- Exercise directions -
Would you find each line in the entries below with the string "HALF" and copy it?

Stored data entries

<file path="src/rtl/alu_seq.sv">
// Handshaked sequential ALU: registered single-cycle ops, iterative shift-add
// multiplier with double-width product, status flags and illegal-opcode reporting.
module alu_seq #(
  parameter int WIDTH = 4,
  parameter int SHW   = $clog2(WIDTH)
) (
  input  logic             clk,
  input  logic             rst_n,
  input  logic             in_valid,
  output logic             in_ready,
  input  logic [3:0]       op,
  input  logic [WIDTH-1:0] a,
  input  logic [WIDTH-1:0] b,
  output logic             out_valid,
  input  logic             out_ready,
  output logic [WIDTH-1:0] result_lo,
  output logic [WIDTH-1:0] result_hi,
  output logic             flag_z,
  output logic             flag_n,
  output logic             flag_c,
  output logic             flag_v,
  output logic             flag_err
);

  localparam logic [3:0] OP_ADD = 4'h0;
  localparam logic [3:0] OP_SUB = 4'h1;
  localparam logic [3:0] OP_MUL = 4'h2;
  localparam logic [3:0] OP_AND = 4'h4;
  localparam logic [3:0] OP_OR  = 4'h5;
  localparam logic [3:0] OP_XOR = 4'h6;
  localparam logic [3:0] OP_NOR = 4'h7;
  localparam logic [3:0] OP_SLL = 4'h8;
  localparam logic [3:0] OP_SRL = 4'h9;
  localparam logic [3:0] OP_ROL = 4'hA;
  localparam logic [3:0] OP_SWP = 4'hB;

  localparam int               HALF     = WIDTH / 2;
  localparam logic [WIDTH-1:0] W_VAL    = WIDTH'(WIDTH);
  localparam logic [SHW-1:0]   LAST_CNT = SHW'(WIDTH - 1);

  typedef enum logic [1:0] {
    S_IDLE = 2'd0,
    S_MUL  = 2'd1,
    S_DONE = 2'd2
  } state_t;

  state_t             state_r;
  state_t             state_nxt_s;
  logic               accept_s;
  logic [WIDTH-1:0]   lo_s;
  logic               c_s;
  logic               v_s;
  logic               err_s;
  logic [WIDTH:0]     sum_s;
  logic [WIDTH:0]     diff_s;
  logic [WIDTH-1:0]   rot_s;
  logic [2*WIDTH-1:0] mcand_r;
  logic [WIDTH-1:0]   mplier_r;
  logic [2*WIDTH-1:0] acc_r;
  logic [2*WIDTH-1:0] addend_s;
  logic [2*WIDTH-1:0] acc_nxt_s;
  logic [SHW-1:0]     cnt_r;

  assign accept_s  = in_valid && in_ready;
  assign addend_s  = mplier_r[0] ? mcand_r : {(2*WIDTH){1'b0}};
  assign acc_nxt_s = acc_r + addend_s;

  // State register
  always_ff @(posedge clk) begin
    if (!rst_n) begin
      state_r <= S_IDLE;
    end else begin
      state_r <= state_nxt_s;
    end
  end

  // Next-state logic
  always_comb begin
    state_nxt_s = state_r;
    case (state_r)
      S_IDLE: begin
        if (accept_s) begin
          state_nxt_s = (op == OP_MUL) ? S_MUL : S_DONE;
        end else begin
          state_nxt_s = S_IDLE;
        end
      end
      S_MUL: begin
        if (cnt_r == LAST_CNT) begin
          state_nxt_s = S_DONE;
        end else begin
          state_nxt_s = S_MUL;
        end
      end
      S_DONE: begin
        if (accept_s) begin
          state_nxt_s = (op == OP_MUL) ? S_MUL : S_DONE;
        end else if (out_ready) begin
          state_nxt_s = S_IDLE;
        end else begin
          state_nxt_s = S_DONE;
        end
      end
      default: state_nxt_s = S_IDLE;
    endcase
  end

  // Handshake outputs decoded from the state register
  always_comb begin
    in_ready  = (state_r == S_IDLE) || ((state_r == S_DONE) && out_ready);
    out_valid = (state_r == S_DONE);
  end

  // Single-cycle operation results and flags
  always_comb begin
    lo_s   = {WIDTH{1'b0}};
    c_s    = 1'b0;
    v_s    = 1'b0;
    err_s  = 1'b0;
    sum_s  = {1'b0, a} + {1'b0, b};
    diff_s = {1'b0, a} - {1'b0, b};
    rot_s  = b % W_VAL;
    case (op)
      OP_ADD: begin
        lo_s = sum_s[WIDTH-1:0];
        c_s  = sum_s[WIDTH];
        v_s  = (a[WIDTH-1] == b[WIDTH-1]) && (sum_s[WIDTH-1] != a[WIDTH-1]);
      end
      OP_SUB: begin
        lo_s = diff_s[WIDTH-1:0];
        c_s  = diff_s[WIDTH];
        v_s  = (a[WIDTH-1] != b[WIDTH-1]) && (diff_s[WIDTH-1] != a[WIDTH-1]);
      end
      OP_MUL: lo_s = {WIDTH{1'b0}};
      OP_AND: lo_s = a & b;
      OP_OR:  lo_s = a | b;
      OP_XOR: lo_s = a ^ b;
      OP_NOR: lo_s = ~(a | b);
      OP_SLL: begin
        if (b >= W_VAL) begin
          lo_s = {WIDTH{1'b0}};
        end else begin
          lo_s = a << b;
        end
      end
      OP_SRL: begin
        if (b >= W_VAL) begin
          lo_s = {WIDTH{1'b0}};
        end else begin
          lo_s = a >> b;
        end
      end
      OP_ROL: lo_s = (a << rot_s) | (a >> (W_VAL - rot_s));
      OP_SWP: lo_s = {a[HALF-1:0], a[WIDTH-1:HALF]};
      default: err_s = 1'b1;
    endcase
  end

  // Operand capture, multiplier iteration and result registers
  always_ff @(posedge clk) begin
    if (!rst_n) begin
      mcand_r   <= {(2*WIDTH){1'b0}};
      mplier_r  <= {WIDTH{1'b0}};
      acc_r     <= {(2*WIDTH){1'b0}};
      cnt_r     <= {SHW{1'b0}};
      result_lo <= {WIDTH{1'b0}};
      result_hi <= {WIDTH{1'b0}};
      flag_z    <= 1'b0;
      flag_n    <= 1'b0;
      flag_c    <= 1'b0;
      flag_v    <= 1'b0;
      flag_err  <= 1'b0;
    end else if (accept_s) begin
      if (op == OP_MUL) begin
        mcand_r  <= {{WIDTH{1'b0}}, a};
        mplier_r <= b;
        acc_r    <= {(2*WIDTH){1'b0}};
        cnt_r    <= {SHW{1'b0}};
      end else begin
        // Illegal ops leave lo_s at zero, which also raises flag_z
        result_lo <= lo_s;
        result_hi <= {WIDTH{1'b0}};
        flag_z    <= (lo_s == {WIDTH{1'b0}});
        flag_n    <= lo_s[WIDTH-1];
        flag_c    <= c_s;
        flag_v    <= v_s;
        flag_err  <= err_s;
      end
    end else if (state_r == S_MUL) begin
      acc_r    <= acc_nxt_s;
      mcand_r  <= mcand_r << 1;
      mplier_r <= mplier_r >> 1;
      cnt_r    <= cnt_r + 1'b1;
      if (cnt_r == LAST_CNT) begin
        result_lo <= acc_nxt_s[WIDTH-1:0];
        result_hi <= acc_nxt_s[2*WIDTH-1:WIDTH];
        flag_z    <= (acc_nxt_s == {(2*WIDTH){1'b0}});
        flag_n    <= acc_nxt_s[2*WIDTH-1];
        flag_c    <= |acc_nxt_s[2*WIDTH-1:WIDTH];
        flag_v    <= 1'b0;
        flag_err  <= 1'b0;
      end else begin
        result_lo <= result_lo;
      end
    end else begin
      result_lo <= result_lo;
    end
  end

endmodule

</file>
--
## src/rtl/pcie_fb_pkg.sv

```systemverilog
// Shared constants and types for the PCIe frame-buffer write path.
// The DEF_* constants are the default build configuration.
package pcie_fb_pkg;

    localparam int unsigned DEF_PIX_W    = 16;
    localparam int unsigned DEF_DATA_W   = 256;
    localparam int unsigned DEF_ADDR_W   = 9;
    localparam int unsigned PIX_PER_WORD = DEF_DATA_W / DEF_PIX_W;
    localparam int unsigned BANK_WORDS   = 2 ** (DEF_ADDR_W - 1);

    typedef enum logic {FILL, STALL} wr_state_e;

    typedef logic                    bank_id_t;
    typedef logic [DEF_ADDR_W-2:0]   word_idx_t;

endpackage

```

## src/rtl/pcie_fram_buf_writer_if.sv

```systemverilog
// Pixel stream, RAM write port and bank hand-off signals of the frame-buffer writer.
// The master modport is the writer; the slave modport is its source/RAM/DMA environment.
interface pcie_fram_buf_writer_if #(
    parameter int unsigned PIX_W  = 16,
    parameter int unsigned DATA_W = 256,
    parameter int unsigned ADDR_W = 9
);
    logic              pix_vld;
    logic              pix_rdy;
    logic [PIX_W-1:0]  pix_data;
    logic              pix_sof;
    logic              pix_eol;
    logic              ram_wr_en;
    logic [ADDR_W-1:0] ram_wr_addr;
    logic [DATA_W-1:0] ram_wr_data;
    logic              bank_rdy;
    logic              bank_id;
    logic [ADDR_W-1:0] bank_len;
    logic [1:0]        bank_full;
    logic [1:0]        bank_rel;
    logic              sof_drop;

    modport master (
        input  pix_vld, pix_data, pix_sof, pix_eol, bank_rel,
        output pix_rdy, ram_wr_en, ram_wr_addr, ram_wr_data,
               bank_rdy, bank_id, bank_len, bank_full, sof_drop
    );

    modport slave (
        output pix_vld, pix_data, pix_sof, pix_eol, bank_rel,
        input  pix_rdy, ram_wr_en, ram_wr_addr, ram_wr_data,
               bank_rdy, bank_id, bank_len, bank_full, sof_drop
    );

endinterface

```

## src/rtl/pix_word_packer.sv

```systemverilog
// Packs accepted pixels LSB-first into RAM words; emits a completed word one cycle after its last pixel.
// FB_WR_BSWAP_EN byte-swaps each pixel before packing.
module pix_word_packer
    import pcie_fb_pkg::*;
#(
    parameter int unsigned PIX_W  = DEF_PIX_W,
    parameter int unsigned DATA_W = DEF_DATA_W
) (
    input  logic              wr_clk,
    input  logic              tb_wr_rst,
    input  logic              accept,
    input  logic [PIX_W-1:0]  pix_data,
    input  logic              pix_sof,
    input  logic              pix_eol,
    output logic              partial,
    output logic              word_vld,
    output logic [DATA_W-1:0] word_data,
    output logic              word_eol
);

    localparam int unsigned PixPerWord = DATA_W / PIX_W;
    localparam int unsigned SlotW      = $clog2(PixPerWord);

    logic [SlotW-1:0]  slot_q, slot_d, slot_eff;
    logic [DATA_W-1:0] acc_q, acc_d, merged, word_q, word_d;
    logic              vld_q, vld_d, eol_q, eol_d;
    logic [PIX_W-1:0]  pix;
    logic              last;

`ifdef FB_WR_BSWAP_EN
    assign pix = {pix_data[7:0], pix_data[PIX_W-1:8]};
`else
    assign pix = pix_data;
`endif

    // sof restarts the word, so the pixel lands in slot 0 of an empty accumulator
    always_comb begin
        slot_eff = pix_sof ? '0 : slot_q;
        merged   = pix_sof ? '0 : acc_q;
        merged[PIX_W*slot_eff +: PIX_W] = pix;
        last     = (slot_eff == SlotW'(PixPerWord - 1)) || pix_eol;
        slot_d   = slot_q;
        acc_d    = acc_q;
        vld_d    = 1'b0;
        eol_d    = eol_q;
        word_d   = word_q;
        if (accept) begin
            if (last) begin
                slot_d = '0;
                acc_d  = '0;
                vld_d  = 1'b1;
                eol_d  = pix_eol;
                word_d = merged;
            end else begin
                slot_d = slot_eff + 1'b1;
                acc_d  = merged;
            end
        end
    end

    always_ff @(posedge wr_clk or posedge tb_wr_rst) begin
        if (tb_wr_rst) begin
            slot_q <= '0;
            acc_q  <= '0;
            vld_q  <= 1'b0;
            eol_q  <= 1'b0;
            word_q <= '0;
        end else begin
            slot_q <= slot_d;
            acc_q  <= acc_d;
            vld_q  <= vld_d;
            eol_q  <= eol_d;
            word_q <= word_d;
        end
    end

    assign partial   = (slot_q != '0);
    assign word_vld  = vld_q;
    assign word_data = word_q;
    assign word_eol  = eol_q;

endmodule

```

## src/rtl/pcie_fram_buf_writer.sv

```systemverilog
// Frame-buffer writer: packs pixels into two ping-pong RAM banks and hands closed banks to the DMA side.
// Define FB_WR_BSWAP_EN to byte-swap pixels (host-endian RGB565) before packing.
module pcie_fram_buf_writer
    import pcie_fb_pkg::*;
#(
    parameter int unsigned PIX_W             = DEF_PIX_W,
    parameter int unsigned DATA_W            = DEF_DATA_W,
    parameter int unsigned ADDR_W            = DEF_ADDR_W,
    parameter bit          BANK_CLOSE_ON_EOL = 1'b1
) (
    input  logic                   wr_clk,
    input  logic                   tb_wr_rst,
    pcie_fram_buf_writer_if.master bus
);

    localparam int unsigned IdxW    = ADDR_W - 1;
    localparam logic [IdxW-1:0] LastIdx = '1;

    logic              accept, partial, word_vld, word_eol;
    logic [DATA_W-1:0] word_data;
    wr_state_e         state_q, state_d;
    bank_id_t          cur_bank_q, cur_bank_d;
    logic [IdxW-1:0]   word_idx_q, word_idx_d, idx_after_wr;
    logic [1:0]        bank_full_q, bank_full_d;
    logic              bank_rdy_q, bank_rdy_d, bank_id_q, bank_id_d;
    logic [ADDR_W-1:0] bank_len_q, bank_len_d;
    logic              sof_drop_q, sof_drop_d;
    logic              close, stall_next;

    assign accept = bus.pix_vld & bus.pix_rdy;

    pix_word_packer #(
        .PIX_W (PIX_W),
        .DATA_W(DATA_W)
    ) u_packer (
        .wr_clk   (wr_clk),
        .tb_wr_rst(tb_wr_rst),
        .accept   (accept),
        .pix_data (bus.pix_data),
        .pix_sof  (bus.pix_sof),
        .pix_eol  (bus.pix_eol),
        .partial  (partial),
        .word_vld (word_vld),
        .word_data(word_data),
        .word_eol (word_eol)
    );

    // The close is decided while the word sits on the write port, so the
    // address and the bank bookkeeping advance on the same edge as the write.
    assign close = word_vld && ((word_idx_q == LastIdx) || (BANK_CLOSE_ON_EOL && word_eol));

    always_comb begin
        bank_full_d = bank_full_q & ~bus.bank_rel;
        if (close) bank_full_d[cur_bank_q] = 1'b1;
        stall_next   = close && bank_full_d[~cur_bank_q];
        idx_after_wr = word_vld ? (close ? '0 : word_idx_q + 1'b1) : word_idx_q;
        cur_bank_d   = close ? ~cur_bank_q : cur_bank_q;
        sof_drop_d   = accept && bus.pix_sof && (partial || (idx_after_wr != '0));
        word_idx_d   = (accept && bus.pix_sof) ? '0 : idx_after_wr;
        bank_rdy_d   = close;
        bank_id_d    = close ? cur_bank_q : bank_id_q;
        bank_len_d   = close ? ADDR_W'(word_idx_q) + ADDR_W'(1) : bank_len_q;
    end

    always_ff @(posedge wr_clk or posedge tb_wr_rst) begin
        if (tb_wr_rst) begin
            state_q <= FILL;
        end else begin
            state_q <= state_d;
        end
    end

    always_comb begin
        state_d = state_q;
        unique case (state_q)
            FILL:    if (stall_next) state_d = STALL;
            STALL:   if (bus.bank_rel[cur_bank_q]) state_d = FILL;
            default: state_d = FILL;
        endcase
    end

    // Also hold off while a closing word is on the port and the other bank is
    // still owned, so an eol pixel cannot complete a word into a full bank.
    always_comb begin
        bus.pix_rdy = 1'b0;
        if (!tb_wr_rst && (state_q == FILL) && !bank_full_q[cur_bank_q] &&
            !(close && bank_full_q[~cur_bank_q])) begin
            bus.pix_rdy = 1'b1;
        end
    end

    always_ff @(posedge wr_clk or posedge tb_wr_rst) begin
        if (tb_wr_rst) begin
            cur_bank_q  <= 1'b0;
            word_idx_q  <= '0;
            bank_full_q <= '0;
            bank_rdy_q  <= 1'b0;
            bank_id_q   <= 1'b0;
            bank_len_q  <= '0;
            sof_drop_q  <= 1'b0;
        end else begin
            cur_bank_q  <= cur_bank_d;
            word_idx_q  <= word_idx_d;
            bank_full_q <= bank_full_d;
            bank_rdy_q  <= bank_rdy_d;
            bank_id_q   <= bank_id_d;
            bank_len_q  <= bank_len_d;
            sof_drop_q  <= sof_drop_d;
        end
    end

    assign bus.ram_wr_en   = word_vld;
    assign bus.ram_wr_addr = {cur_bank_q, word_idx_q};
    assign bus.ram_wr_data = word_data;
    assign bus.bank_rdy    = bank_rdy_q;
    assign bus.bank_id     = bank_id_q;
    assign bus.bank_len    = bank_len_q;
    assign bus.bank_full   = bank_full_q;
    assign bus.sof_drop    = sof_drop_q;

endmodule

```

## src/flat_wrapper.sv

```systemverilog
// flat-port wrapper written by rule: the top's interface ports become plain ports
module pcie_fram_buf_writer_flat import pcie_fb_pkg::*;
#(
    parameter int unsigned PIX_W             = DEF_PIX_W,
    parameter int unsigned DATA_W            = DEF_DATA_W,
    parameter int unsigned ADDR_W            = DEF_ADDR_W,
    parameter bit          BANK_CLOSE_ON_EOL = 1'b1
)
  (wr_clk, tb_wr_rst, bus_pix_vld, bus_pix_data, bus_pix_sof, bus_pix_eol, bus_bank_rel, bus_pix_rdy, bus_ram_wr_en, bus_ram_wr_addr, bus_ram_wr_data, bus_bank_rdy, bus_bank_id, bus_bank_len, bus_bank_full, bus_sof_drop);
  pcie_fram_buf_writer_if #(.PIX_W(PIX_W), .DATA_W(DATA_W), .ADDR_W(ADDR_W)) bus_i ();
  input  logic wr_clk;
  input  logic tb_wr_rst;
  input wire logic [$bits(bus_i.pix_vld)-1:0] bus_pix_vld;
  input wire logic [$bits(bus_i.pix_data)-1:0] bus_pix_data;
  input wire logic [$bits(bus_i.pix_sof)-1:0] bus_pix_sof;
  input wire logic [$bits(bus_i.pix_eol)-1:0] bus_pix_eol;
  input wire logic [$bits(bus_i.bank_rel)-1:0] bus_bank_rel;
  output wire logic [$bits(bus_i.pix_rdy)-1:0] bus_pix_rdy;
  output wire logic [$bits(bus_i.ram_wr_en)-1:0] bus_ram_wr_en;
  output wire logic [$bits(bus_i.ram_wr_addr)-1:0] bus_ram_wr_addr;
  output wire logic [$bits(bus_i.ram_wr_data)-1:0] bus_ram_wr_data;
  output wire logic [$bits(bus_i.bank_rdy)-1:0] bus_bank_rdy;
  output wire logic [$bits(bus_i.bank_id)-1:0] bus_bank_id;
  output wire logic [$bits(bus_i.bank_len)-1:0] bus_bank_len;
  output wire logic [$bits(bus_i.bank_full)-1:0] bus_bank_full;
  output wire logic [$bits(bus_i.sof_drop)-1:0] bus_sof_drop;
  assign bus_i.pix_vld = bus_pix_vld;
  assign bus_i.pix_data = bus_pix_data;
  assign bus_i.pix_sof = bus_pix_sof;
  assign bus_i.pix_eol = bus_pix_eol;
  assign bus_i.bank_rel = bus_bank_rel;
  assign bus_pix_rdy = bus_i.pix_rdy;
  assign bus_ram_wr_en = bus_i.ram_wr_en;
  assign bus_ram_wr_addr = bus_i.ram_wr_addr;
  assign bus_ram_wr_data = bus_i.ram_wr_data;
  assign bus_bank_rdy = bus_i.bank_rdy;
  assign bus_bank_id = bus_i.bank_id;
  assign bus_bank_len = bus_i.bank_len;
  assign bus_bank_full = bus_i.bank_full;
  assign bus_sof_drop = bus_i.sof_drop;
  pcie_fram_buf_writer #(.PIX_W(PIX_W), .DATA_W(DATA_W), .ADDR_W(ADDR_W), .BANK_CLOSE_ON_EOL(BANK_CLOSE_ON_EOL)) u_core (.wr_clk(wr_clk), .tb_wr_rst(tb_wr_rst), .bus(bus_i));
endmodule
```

- Answer to this exercise -
  localparam int               HALF     = WIDTH / 2;
      OP_SWP: lo_s = {a[HALF-1:0], a[WIDTH-1:HALF]};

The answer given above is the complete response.